3. Watch component according to any one of the preceding claims, characterized in that said material comprises by weight between 97.84 and 98.94% of the thermoplastic or thermosetting resin, between 0.9 and 2% of phosphorescent compounds, between 0.08 and 0.15% of porous silica, between 0.08 and 0.15% of the optical brightener, and between 0 and 3% of the colorant and / or additive.

4. Watch component according to any one of the preceding claims, characterized in that said material comprises by weight between 98.54 and 98.94% of the thermoplastic or thermosetting resin, between 0.9 and 1.3% of phosphorescent compounds, between 0.08 and 0.13% of porous silica, between 0.08 and 0.13% of the optical brightener, and between 0 and 3% of the colorant and / or additive.

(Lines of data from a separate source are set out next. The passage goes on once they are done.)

From an optimization exercise on the open Yosys and OpenROAD flow, aimed at small area, a short achievable clock period and few clock cycles; shortcuts taken in it are not production practice.
Function was checked by simulation only, so behaviour that the tests miss may differ from the original.
Power and IR drop assume default switching activity.

== the previous run ==
// ordered_timer_expiry_manager_top
module ordered_timer_expiry_manager_top
#(
    parameter int NUM_SLOTS = 16
) (
    input  logic              i_clk,
    input  logic              i_rst_n,
    input  logic              i_s_tvalid,
    output logic              o_s_tready,
    input  logic [IN_DW-1:0]  i_s_tdata,    
    input  logic [1:0]        i_s_tuser,    
    output logic              o_m_tvalid,
    input  logic              i_m_tready,
    output logic [OUT_DW-1:0] o_m_tdata,    
    output logic              o_m_tlast     
);
    localparam int N  = NUM_SLOTS;
    localparam int IW = $clog2(NUM_SLOTS);
    localparam int KW = DELAY_W;                
    localparam int LW = 6;                      
    logic                r_in_vld;
    logic [1:0]          r_in_cmd;
    logic [IW-1:0]       r_in_slot;
    logic                r_in_range;
    logic [DELAY_W-1:0]  r_in_d;
    logic                r_in_per;
    logic [EXP_W-1:0]    r_t1;          
    logic [KW-1:0]       r_t2;          
    logic                r_open;        
    logic                r_closed;      
    logic                r_rdy;         
    logic                r_bub;         
    logic [EVCNT_W-1:0]  r_cnt;         
    logic [N-1:0]              r_arm;
    logic [N-1:0]              r_a;     
    logic [N-1:0]              r_u;     
  ...
For scale: about 5600 cells after synthesis, ~1400 flip-flops, roughly 120 I/O pins.
==> flow/config.mk <==
export PLATFORM = sky130hd
export DESIGN_NAME = ordered_timer_expiry_manager_top
export DESIGN_NICKNAME = ordered_timer_expiry_manager_top
export VERILOG_FILES = /design/flow/design.v
export SDC_FILE = /design/flow/constraint.sdc
export NUM_CORES = 4
export LEC_CHECK = 0
export ABC_AREA = 1
export CAP_MARGIN = 20
export CORE_MARGIN = 2
export CORE_UTILIZATION = 55
export CTS_CLUSTER_DIAMETER = 70
export CTS_CLUSTER_SIZE = 30
export SLEW_MARGIN = 20
==> flow/constraint.sdc <==
create_clock -name core_clock -period 10.0 [get_ports {i_clk}]
set_input_delay 2.0000 -clock core_clock [delete_from_list [all_inputs] [get_ports {i_clk}]]
set_output_delay 2.0000 -clock core_clock [all_outputs]
set_load 0.01 [all_outputs]
standard.sh (not shown) runs the stock make flow with config.mk's settings and CLKGATE_MAP_FILE= SYNTH_SCRIPT=/design/flow/synth_recipe.tcl, a recipe that flattens the netlist after the stock synthesis.
==> flow/flow/run.sh <==
#!/bin/bash
set -euo pipefail
bash standard.sh SETUP_SLACK_MARGIN=6.5 finish > standard_flow.log 2>&1
Testbench counts of the previous run, summed over its fixed seeds: cycles 5,875.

5. Watch component according to any one of the preceding claims, characterized in that the transparent thermoplastic resin is selected from polyamide, polycarbonate, polymethyl methacrylate, the polyethylene terephthalate, polyethylene furanoate, styrene acrylonitrile, polysulfone, polyurethane, olefins, styrene, copolyester, elastomer and fluoroelastomer.

6. Watch component according to any one of claims 1 to 5, characterized in that the transparent thermosetting resin is selected from silicones, fluorinated elastomers and polyurethane elastomers.

7. Watch component according to any one of the preceding claims, characterized in that the porous silica is derived from diatom skeletons.

8. Watch component according to any one of the preceding claims, characterized in that the nanoporous silica has an average pore diameter between 50 nm and 5 pm.

9. Watch component according to any one of the preceding claims, characterized in that the phosphorescent compounds comprise a phosphorescent pigment which is a rare-earth-doped alkaline-earth aluminate derivative.

10. Watch component according to the preceding claim, characterized in that the phosphorescent pigment is an alkaline earth aluminate derivative doped with Europium, Dysprosium of formula Sr(x)Al(y)O(z): Eu 2+ ,Dy 3+ .

11. Watch component according to the preceding claim, characterized in that the phosphorescent pigment is SRAI14O25: Eu 2+ ,Dy 3+ and / or SrAI2O4: Eu 2+ ,Dy 3 .

12. Watch component according to any one of claims 9 to 11, characterized in that the phosphorescent pigment has a maximum diameter less than or equal to 20 pm measured by laser particle size analysis according to ISO 13320:2020.

13. Watch component according to any one of the preceding claims, characterized in that the optical brightener is a stilbene derivative containing a sulfonate group.

14. Watch component according to any one of the preceding claims, characterized in that it is a case, a case back, a bezel, a bracelet link, a bracelet (1), a pin buckle, a clasp, a dial, a hand, a dial marker or an oscillating weight.

15. Watch component according to one of the preceding claims, characterized in that it is a bracelet (1) or a case.